Records shown>
$ cat src/rtl/mod_exp.sv
// mod_exp: left-to-right square-and-multiply modular exponentiation with a bit-serial interleaved modmul
module mod_exp #(
  parameter int WIDTH = 8,
  parameter bit CONST_TIME = 1'b0
) (
  input  logic                 clk,
  input  logic                 rst,
  input  logic                 start,
  input  logic [2*WIDTH-1:0]   base,
  input  logic [2*WIDTH-1:0]   exp,
  input  logic [2*WIDTH-1:0]   n,
  output logic [2*WIDTH-1:0]   result,
  output logic                 busy,
  output logic                 finish,
  output logic                 err
);
  localparam int OW = 2 * WIDTH;
  localparam int IW = $clog2(OW);
  typedef enum logic [2:0] {IDLE, LOAD, REDUCE, SQR, MUL, DONE} state_t;
  state_t state, nxt;
  logic [OW-1:0] br, er, nr, r, b, acc, mm_x, mm_y, red;
  logic [IW-1:0] i, j;
  logic [OW+1:0] t, red_w, n1, n2;
  logic last, mul_go;
  // REDUCE feeds base through the multiplier bits (x=1, y=base) so an
  // unreduced base is folded mod n by the same Horner-style datapath
  always_comb begin
    mm_x = (state == REDUCE) ? OW'(1) : r;
    mm_y = (state == REDUCE) ? br : (state == SQR) ? r : b;
    n1 = {2'b0, nr};
    n2 = {1'b0, nr, 1'b0};
    t = {1'b0, acc, 1'b0} + (mm_y[j] ? {2'b0, mm_x} : '0);
    red_w = (t >= n2) ? t - n2 : (t >= n1) ? t - n1 : t;
    red = red_w[OW-1:0];
    last = (j == '0);
    mul_go = er[i] || CONST_TIME;
    busy = (state != IDLE) && (state != DONE);
    finish = (state == DONE);
  end
  always_comb begin
    nxt = state;
    case (state)
      IDLE:    nxt = start ? LOAD : IDLE;
      LOAD:    nxt = (nr == '0) ? DONE : REDUCE;
      REDUCE:  nxt = last ? SQR : REDUCE;
      SQR:     nxt = !last ? SQR : mul_go ? MUL : (i == '0) ? DONE : SQR;
      MUL:     nxt = !last ? MUL : (i == '0) ? DONE : SQR;
      default: nxt = IDLE;
    endcase
  end
  always_ff @(posedge clk) begin
    if (rst) begin
      state <= IDLE;
      result <= '0;
      err <= 1'b0;
    end else begin
      state <= nxt;
      case (state)
        IDLE: if (start) begin
          br <= base;
          er <= exp;
          nr <= n;
          err <= 1'b0;
        end
        LOAD: begin
          r <= (nr == OW'(1)) ? '0 : OW'(1);
          i <= IW'(OW - 1);
          j <= IW'(OW - 1);
          acc <= '0;
          if (nr == '0) begin
            result <= '0;
            err <= 1'b1;
          end
        end
        REDUCE, SQR, MUL: begin
          acc <= last ? '0 : red;
          j <= last ? IW'(OW - 1) : j - 1'b1;
          if (last && state == REDUCE) b <= red;
          if (last && state == SQR) begin
            r <= red;
            if (!mul_go) i <= i - 1'b1;
            if (!mul_go && i == '0) result <= red;
          end
          if (last && state == MUL) begin
            if (er[i]) r <= red;
            i <= i - 1'b1;
            if (i == '0) result <= er[i] ? red : r;
          end
        end
        default: ;
      endcase
    end
  end
endmodule
**config.mk**
```make
export PLATFORM = sky130hd
export DESIGN_NAME = fetch_ctrl
export DESIGN_NICKNAME = d
export VERILOG_FILES = /design/src/rtl/fetch_ctrl_pkg.sv /design/src/rtl/fetch_lane_mask.sv /design/src/rtl/fetch_ctrl.sv
export SDC_FILE = /design/constraint.sdc
export NUM_CORES = 1
export LEC_CHECK = 0
export ABC_AREA = 0
export CORE_AREA = 2 2 284 286
export DETAILED_ROUTE_END_ITERATION = 8
export DIE_AREA = 0 0 286 288
export HOLD_SLACK_MARGIN = 0.03
export MAX_ROUTING_LAYER = met4
export PLACE_DENSITY = 0.55
export SLEW_MARGIN = 10
export SYNTH_ARGS = -nofsm -noshare
export SYNTH_HDL_FRONTEND = slang
export SYNTH_SLANG_ARGS = --single-unit
export TNS_END_PERCENT = 5
```
**constraint.sdc**
```tcl
create_clock -name clock -period 3.9 [get_ports clock]
set_input_delay 0.78 -clock clock [delete_from_list [all_inputs] [get_ports clock]]
set_output_delay 0.78 -clock clock [all_outputs]
set_load 0.02 [all_outputs]
```
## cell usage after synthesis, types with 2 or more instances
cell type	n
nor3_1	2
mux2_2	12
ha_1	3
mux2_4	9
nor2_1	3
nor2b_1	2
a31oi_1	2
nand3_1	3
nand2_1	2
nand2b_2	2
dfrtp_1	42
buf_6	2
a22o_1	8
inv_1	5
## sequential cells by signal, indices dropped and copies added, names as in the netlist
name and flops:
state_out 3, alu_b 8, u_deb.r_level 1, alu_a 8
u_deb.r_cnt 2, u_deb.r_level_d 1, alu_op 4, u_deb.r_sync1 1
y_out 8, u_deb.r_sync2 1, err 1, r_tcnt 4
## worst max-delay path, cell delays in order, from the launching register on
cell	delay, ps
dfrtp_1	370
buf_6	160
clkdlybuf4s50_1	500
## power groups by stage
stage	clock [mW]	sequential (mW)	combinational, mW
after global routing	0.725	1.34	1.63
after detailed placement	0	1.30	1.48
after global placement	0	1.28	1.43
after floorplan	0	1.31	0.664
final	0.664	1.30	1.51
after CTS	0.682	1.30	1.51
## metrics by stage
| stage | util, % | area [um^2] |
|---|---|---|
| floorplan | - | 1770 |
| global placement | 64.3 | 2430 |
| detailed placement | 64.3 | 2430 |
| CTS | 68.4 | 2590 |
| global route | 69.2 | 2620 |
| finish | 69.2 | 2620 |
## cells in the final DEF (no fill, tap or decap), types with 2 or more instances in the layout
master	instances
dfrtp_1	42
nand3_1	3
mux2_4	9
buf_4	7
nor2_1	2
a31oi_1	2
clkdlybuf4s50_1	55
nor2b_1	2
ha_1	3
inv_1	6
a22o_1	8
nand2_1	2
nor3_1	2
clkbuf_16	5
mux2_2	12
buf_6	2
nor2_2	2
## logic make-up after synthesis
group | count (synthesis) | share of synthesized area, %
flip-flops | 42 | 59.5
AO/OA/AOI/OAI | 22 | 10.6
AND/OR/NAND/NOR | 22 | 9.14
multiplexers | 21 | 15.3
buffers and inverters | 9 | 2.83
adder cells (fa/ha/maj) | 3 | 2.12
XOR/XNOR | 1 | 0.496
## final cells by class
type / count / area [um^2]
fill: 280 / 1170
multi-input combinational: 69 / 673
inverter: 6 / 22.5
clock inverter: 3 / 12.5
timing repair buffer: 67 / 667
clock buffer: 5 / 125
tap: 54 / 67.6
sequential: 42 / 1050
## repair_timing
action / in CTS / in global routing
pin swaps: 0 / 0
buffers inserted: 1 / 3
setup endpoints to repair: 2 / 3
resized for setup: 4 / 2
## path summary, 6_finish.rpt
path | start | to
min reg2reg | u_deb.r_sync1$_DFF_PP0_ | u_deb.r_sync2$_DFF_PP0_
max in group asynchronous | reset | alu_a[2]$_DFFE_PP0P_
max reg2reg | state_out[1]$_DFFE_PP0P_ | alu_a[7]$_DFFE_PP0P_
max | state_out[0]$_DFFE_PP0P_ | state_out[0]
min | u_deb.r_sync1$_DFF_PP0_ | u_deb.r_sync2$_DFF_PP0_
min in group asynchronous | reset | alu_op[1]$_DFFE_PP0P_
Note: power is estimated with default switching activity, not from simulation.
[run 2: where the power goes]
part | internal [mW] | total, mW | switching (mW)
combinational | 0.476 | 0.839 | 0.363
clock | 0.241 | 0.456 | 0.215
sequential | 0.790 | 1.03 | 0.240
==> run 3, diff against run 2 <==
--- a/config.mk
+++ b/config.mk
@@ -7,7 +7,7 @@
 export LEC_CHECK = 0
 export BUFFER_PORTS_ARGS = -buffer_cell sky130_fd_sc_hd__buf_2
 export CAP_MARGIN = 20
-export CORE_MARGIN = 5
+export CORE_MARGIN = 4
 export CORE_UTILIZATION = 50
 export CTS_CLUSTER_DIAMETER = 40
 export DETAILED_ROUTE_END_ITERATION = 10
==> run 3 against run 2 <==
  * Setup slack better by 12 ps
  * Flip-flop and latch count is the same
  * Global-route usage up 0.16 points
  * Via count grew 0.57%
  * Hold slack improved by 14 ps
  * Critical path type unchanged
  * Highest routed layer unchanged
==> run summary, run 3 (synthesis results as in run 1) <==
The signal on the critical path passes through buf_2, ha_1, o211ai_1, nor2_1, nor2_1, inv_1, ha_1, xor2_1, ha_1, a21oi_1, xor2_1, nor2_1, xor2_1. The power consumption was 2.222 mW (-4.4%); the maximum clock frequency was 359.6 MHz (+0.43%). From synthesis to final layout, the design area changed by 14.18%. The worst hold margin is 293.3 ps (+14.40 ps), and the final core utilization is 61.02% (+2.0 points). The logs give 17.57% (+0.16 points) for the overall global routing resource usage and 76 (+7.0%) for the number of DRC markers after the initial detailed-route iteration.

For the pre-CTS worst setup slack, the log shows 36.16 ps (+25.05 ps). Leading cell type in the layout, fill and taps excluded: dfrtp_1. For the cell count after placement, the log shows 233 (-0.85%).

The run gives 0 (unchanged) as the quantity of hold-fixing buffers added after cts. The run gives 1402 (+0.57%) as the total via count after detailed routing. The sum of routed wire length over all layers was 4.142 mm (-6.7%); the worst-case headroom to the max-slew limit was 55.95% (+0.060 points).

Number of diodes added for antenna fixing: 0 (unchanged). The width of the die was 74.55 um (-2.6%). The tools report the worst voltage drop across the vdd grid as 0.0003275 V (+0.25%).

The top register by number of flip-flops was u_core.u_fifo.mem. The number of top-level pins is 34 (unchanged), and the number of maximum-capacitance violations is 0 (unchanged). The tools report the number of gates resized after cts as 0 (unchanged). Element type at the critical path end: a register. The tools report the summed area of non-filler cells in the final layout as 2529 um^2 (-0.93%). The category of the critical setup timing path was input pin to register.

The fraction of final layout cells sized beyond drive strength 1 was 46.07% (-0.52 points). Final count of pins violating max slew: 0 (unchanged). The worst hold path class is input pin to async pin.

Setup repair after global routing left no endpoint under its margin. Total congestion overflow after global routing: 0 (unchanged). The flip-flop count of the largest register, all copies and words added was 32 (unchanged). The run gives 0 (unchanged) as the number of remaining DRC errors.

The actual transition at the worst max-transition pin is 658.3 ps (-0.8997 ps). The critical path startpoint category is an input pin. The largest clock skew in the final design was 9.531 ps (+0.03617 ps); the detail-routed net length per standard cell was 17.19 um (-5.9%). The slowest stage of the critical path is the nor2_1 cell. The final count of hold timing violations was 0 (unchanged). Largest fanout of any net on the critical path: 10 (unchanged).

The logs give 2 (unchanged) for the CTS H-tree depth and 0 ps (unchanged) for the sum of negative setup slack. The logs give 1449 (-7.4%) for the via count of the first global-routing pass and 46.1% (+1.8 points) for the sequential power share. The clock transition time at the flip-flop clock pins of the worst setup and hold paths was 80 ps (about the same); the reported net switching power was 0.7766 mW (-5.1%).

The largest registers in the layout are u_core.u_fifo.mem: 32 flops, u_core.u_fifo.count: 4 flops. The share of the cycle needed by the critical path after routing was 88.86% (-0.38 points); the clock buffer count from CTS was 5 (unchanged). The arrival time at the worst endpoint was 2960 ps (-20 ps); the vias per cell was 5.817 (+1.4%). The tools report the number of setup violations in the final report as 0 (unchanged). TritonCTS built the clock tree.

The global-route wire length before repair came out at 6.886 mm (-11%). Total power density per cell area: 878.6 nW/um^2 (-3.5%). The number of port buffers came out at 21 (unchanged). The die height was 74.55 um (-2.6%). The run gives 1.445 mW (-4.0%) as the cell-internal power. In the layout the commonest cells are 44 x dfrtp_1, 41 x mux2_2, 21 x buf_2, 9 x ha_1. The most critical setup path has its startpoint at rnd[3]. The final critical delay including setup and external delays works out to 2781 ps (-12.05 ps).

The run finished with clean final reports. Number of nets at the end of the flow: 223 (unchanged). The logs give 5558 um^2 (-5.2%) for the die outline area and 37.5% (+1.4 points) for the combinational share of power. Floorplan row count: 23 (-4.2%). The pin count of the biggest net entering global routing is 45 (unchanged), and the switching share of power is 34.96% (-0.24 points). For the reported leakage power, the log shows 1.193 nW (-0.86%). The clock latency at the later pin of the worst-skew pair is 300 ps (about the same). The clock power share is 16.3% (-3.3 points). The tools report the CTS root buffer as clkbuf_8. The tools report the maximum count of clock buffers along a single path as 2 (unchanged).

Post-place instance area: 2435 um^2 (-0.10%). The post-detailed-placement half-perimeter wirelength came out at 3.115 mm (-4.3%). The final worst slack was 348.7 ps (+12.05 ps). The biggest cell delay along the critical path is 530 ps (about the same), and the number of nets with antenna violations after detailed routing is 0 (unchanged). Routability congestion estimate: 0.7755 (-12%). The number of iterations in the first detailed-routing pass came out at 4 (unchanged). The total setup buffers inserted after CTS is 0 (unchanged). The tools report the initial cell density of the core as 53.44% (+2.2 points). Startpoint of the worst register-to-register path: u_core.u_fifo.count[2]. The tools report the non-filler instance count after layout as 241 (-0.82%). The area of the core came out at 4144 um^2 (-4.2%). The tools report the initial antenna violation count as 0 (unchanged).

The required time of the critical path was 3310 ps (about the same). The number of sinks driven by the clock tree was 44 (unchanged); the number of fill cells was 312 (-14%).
<file path="config.mk">
export PLATFORM = sky130hd
export DESIGN_NAME = shift_op_sequencer
export DESIGN_NICKNAME = d
export VERILOG_FILES = /design/src/rtl/shift_op_sequencer.sv
export SDC_FILE = /design/constraint.sdc
export NUM_CORES = 1
export LEC_CHECK = 0
export ABC_AREA = 1
export ABC_CLOCK_PERIOD_IN_PS = 1200
export CORE_ASPECT_RATIO = 0.9
export CORE_MARGIN = 1
export CORE_UTILIZATION = 40
export DETAILED_ROUTE_END_ITERATION = 16
export HOLD_SLACK_MARGIN = 0.02
export PLACE_DENSITY = 0.8
export REMOVE_ABC_BUFFERS = 1
export SLEW_MARGIN = 20
export SYNTH_ARGS = -nofsm -noshare
export SYNTH_HDL_FRONTEND = slang
export SYNTH_SLANG_ARGS = --single-unit
</file>
<file path="constraint.sdc">
create_clock -name clk_i -period 1.2 [get_ports clk_i]
set_input_delay 0.24 -clock clk_i [delete_from_list [all_inputs] [get_ports clk_i]]
set_output_delay 0.24 -clock clk_i [all_outputs]
set_load 0.02 [all_outputs]
</file>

What you should do> Reproduce exactly the stretch of the material above that starts at the line with "max reg2reg |" and ends at the line with "path type unchanged", both included, and nothing else.

Response>
max reg2reg | state_out[1]$_DFFE_PP0P_ | alu_a[7]$_DFFE_PP0P_
max | state_out[0]$_DFFE_PP0P_ | state_out[0]
min | u_deb.r_sync1$_DFF_PP0_ | u_deb.r_sync2$_DFF_PP0_
min in group asynchronous | reset | alu_op[1]$_DFFE_PP0P_
Note: power is estimated with default switching activity, not from simulation.
[run 2: where the power goes]
part | internal [mW] | total, mW | switching (mW)
combinational | 0.476 | 0.839 | 0.363
clock | 0.241 | 0.456 | 0.215
sequential | 0.790 | 1.03 | 0.240
==> run 3, diff against run 2 <==
--- a/config.mk
+++ b/config.mk
@@ -7,7 +7,7 @@
 export LEC_CHECK = 0
 export BUFFER_PORTS_ARGS = -buffer_cell sky130_fd_sc_hd__buf_2
 export CAP_MARGIN = 20
-export CORE_MARGIN = 5
+export CORE_MARGIN = 4
 export CORE_UTILIZATION = 50
 export CTS_CLUSTER_DIAMETER = 40
 export DETAILED_ROUTE_END_ITERATION = 10
==> run 3 against run 2 <==
  * Setup slack better by 12 ps
  * Flip-flop and latch count is the same
  * Global-route usage up 0.16 points
  * Via count grew 0.57%
  * Hold slack improved by 14 ps
  * Critical path type unchanged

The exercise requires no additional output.